Stored data entries
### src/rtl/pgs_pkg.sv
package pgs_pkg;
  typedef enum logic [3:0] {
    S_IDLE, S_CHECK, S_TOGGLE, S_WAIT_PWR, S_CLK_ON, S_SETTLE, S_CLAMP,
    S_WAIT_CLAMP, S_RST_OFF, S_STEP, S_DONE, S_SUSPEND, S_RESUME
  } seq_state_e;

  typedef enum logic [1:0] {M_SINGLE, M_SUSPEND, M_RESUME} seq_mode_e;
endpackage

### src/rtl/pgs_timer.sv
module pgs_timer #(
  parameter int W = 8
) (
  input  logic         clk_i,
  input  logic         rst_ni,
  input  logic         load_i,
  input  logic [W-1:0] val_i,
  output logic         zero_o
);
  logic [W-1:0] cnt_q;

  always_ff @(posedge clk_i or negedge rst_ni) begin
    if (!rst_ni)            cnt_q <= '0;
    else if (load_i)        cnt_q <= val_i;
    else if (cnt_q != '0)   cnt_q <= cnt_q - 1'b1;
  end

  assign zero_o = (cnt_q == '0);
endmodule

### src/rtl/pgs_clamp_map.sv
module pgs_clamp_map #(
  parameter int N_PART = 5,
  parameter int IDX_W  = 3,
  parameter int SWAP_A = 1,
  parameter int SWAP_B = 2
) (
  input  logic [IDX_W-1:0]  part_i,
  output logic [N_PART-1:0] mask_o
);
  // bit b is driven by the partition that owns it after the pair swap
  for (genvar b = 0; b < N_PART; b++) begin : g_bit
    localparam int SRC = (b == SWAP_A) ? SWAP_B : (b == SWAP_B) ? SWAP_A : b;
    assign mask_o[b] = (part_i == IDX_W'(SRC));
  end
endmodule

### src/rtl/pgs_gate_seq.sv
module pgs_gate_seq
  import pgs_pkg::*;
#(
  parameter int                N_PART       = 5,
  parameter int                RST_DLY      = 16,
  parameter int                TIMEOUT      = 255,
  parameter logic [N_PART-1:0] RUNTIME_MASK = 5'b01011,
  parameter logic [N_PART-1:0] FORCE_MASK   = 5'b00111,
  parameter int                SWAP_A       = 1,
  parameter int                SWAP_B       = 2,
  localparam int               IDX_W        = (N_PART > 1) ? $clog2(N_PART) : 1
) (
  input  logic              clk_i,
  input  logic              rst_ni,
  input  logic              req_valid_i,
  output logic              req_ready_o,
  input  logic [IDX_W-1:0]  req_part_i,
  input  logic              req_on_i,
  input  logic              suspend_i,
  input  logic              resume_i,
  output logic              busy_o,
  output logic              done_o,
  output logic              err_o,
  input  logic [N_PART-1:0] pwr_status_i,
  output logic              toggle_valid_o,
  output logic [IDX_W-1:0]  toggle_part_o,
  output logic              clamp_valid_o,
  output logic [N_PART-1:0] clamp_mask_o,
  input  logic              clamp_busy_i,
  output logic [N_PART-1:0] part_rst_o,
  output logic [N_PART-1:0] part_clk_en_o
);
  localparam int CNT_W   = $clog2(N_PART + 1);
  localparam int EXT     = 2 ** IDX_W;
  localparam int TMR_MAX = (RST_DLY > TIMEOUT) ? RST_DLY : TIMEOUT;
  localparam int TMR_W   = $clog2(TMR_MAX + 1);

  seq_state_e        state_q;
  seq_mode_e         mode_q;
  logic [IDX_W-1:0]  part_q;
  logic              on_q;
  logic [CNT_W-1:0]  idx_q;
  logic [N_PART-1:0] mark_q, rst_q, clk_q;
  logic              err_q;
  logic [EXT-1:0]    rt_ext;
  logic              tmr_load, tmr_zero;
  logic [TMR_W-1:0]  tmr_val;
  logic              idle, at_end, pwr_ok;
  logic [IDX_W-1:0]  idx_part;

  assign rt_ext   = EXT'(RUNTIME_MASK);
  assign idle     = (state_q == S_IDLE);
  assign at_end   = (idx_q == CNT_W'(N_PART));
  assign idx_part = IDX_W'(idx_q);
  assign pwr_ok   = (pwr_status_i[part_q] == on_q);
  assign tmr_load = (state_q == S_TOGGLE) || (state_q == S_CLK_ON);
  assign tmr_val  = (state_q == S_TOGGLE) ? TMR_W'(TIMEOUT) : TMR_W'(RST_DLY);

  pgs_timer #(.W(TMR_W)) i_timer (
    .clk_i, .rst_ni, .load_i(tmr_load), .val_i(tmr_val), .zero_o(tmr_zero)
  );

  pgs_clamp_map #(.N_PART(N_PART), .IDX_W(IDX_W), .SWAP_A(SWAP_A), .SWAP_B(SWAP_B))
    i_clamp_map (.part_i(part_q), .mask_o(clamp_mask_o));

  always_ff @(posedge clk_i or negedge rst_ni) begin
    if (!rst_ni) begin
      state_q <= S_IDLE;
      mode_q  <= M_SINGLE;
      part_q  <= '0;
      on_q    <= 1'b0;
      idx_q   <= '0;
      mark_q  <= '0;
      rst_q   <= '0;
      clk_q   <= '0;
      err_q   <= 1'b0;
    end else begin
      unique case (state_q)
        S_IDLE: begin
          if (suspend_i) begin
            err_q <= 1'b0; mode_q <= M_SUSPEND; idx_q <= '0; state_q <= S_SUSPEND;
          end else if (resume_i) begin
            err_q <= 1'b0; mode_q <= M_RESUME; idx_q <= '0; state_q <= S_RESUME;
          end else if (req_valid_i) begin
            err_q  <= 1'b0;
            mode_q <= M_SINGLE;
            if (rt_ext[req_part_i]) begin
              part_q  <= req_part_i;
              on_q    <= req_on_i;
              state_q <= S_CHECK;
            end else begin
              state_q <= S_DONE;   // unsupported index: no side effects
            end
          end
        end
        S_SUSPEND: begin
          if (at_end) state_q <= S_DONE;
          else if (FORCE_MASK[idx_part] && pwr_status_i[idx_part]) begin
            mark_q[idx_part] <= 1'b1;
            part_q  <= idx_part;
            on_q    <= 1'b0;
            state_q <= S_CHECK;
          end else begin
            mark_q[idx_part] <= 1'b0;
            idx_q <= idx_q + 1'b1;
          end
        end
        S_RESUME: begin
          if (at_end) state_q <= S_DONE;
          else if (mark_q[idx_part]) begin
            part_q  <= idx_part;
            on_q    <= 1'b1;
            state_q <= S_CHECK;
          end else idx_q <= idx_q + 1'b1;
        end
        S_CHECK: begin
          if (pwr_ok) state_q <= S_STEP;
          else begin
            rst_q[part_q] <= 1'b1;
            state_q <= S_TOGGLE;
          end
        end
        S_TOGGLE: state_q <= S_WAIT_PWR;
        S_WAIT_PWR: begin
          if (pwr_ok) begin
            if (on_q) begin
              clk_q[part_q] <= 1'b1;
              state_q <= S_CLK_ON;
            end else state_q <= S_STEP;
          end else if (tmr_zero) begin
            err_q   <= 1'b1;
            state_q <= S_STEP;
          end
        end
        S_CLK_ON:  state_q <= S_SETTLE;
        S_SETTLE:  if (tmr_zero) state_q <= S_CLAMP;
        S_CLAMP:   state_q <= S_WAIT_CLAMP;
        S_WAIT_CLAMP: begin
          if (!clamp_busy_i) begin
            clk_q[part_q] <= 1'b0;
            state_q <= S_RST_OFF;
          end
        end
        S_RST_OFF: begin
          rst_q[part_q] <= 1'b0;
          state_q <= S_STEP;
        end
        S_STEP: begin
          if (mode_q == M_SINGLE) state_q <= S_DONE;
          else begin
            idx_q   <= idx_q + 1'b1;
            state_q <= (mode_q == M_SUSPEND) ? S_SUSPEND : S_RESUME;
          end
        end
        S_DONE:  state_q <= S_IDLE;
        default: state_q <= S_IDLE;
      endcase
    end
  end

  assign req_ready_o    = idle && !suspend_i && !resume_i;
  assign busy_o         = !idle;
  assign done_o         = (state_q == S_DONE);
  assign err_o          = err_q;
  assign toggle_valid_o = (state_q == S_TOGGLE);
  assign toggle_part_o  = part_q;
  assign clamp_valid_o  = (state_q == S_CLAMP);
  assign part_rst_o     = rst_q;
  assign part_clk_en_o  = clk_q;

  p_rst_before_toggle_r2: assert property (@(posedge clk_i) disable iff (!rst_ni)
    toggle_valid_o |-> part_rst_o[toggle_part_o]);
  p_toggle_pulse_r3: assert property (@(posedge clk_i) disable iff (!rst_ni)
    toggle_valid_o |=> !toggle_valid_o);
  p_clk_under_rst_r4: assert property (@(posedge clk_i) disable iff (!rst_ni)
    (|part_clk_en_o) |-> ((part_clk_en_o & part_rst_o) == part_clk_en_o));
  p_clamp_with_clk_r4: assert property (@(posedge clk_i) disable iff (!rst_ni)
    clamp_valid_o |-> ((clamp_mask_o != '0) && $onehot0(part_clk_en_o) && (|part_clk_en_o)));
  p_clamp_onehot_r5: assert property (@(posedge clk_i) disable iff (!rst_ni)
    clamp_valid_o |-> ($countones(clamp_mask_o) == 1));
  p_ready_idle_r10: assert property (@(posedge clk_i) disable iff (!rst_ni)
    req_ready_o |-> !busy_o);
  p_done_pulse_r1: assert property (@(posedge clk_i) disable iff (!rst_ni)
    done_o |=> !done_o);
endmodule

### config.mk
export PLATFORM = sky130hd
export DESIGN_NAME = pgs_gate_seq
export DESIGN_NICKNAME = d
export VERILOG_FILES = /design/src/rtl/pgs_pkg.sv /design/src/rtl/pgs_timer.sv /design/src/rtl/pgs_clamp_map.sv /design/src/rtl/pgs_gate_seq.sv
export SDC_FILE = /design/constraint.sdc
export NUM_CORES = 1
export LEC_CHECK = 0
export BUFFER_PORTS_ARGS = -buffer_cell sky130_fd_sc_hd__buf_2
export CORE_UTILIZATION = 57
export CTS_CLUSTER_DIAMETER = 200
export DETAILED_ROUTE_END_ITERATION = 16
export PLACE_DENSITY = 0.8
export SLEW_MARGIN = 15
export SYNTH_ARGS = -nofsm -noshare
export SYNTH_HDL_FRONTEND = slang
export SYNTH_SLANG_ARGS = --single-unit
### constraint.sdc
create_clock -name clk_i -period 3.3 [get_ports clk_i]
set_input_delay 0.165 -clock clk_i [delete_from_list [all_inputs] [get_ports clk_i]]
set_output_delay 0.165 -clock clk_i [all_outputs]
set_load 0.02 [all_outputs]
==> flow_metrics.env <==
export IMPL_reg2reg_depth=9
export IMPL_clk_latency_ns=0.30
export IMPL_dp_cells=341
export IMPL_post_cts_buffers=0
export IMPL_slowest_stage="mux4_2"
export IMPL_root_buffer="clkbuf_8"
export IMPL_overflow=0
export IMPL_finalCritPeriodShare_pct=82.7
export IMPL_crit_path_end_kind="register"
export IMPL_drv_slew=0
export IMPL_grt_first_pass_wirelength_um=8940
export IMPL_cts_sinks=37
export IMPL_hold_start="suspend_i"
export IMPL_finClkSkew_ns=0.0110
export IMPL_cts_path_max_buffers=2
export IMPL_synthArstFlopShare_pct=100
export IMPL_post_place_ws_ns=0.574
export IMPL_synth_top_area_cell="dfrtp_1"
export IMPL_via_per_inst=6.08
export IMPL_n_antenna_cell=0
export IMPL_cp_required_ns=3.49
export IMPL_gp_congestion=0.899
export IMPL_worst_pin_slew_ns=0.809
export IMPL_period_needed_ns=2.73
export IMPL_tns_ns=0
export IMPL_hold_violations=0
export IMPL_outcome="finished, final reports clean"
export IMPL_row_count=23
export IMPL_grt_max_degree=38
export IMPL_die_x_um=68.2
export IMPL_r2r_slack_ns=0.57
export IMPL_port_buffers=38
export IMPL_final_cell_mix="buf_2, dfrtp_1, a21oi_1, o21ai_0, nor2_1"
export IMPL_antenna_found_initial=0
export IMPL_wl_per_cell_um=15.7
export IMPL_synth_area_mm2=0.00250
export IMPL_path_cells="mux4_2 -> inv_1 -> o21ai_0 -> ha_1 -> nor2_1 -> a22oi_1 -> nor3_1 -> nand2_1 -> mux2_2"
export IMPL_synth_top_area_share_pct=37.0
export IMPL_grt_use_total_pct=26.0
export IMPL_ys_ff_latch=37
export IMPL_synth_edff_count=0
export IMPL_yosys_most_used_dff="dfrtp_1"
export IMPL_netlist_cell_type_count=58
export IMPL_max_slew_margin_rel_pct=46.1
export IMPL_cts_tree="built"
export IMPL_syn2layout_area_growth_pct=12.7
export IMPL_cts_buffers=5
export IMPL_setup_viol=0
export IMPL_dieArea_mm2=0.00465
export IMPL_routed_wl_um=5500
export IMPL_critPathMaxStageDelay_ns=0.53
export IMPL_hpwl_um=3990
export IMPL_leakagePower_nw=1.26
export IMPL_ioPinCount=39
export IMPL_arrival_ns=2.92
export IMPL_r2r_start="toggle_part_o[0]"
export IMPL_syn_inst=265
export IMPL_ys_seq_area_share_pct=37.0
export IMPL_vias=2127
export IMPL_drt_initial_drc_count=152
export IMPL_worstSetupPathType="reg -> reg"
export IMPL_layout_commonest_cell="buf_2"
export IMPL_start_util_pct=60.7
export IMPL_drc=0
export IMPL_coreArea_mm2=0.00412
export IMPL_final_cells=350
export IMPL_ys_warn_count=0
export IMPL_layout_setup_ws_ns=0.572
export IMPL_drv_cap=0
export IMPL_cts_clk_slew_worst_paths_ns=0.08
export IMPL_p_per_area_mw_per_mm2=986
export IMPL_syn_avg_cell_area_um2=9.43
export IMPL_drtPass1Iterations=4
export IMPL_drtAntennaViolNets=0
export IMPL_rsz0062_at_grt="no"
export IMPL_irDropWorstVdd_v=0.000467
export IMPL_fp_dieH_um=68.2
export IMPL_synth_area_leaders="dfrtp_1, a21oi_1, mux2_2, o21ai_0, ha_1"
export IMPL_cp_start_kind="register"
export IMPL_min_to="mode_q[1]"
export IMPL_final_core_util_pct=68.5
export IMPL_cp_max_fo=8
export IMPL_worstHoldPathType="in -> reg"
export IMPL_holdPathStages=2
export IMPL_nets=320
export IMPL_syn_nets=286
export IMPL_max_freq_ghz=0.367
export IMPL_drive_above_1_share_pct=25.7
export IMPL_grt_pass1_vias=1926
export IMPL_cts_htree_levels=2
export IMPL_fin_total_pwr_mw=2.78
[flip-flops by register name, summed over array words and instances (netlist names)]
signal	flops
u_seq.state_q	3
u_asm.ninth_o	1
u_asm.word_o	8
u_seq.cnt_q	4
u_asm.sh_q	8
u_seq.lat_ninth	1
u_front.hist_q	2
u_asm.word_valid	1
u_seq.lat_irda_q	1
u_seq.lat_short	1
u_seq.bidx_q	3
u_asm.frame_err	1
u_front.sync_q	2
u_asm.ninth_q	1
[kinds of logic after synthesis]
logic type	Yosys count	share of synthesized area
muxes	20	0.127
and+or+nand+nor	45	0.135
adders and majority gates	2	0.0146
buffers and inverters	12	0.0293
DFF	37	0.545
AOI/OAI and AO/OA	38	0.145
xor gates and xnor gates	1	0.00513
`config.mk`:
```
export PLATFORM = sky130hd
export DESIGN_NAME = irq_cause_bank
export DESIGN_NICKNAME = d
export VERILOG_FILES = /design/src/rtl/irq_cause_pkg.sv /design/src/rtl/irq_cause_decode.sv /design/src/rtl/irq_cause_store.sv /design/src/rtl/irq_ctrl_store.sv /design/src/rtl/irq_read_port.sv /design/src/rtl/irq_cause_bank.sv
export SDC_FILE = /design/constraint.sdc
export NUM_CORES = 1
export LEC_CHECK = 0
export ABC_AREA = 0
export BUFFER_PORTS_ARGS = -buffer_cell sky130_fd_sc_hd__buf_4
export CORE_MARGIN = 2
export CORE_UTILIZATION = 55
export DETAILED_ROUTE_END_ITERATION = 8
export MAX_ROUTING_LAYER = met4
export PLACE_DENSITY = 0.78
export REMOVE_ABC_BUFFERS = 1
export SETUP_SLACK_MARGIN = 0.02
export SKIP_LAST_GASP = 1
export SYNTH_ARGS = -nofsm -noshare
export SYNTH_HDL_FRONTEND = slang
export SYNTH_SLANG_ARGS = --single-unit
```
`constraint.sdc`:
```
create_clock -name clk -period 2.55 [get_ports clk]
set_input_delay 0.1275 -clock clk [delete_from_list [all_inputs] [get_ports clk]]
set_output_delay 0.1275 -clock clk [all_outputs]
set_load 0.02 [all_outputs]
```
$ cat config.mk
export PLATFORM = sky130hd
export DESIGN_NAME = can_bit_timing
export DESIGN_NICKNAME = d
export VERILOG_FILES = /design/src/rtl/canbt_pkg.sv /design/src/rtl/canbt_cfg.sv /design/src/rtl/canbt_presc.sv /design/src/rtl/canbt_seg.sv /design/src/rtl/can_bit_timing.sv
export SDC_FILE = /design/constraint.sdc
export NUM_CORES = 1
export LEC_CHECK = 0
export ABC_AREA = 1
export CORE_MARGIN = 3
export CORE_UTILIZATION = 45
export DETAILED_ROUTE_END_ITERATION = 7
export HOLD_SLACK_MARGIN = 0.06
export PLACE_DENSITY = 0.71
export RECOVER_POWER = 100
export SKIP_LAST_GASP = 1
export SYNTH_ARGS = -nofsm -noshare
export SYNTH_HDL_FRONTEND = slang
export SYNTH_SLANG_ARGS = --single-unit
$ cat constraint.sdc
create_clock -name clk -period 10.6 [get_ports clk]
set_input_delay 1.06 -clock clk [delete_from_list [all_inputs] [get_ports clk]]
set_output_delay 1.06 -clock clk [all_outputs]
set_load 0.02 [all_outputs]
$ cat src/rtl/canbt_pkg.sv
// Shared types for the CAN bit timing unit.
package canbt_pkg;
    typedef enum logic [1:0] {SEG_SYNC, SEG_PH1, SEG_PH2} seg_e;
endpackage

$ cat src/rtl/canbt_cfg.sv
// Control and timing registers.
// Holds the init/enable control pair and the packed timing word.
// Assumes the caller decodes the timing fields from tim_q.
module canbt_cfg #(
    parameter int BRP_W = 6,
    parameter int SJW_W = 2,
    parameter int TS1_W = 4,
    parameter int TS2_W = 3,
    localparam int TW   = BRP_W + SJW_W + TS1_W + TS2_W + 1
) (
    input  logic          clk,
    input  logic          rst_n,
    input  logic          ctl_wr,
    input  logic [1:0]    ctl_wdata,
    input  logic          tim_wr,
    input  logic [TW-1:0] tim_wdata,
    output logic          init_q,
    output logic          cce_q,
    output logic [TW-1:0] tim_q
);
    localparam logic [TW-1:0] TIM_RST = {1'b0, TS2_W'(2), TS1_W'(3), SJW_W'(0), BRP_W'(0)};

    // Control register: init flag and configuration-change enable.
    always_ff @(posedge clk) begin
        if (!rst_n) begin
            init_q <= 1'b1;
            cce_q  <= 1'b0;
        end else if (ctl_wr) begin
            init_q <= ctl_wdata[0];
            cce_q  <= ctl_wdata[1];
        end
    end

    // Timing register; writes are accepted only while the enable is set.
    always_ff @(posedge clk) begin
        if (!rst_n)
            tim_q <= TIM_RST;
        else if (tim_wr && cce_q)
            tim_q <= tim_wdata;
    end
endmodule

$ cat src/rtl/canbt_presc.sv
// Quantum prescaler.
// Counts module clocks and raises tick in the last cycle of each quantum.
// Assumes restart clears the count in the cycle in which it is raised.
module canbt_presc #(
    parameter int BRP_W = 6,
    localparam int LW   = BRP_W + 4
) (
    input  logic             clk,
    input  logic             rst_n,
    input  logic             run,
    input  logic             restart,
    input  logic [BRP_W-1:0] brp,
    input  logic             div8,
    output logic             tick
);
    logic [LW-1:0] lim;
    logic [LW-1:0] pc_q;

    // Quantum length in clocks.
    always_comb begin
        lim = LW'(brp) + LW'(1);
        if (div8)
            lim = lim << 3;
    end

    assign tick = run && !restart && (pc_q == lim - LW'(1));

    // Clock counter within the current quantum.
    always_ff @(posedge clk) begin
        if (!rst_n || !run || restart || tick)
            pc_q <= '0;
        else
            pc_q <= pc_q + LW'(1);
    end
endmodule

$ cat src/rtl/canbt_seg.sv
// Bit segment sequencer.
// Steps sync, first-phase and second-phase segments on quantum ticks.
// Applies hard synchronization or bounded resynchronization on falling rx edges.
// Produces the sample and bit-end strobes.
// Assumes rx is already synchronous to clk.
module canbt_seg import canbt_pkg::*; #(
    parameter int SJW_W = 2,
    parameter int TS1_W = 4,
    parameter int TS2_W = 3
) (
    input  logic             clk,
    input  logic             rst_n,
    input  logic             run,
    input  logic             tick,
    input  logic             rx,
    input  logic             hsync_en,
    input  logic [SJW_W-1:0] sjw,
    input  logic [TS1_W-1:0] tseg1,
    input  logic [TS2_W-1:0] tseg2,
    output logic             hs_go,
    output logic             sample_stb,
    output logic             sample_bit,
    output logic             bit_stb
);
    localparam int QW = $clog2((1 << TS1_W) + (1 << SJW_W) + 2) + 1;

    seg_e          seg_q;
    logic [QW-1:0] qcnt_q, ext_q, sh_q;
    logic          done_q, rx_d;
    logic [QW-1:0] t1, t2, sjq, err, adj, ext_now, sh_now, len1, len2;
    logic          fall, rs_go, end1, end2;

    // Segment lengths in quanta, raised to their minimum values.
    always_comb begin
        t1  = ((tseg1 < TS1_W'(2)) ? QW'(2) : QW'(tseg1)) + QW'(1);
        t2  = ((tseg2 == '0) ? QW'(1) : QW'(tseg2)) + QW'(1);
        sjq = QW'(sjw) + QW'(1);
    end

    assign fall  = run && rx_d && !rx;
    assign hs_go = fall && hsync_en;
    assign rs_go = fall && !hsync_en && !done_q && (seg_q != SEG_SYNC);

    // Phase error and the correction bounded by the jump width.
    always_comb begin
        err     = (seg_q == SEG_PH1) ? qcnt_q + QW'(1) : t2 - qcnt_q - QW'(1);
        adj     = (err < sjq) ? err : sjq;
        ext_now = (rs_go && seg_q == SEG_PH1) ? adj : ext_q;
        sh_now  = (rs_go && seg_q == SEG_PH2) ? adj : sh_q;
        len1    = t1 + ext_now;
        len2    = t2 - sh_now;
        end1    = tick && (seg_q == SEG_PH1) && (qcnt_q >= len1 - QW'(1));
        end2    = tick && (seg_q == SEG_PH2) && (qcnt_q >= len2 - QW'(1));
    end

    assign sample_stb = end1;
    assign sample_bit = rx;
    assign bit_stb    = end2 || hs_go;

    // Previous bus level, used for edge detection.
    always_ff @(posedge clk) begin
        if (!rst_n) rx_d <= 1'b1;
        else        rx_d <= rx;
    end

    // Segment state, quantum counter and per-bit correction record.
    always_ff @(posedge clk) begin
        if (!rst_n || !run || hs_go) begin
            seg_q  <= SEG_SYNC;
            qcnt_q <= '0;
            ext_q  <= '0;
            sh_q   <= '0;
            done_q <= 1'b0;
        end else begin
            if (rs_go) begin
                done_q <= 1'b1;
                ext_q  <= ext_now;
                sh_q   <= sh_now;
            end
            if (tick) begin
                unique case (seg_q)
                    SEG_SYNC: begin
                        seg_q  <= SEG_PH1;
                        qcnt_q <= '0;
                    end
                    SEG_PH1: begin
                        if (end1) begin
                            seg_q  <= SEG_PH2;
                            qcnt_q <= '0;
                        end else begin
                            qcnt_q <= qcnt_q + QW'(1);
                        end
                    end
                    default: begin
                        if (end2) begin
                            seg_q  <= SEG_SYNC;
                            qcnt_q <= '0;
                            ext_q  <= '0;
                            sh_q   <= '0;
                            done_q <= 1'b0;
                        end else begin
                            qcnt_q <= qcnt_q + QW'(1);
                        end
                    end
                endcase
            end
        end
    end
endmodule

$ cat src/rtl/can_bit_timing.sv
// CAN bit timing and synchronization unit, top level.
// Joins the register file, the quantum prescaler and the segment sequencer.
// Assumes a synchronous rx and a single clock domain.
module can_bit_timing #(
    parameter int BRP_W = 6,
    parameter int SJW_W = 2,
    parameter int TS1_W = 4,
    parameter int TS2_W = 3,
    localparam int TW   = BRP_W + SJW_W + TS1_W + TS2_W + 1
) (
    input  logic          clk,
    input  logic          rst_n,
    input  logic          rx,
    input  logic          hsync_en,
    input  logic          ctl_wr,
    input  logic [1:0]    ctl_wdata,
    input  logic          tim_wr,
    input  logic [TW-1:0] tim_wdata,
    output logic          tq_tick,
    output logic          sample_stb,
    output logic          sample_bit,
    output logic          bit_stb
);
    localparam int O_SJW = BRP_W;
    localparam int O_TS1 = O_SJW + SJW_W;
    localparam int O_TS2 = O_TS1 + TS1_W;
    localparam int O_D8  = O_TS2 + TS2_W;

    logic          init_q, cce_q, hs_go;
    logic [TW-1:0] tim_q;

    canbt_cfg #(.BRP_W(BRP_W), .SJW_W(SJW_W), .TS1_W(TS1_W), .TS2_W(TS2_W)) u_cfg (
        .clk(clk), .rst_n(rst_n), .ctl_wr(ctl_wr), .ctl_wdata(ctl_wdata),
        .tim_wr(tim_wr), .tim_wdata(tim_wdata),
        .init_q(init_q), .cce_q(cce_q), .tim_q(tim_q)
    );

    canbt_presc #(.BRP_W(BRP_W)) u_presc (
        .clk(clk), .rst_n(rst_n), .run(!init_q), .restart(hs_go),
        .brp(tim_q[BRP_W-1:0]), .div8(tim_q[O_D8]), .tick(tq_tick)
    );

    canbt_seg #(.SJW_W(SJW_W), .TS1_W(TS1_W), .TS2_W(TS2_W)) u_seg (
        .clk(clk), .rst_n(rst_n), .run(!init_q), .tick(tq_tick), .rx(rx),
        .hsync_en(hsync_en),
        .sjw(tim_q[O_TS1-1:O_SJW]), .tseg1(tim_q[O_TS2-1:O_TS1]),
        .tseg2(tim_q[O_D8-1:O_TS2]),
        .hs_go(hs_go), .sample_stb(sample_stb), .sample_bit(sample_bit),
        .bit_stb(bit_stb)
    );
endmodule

→ **Prompt**
Give only the lines from the one holding "idle && !suspend_i && !resume_i;" through the one holding "p_toggle_pulse_r3: assert property", each restated exactly as it appears above.

→ **Reply**
  assign req_ready_o    = idle && !suspend_i && !resume_i;
  assign busy_o         = !idle;
  assign done_o         = (state_q == S_DONE);
  assign err_o          = err_q;
  assign toggle_valid_o = (state_q == S_TOGGLE);
  assign toggle_part_o  = part_q;
  assign clamp_valid_o  = (state_q == S_CLAMP);
  assign part_rst_o     = rst_q;
  assign part_clk_en_o  = clk_q;

  p_rst_before_toggle_r2: assert property (@(posedge clk_i) disable iff (!rst_ni)
    toggle_valid_o |-> part_rst_o[toggle_part_o]);
  p_toggle_pulse_r3: assert property (@(posedge clk_i) disable iff (!rst_ni)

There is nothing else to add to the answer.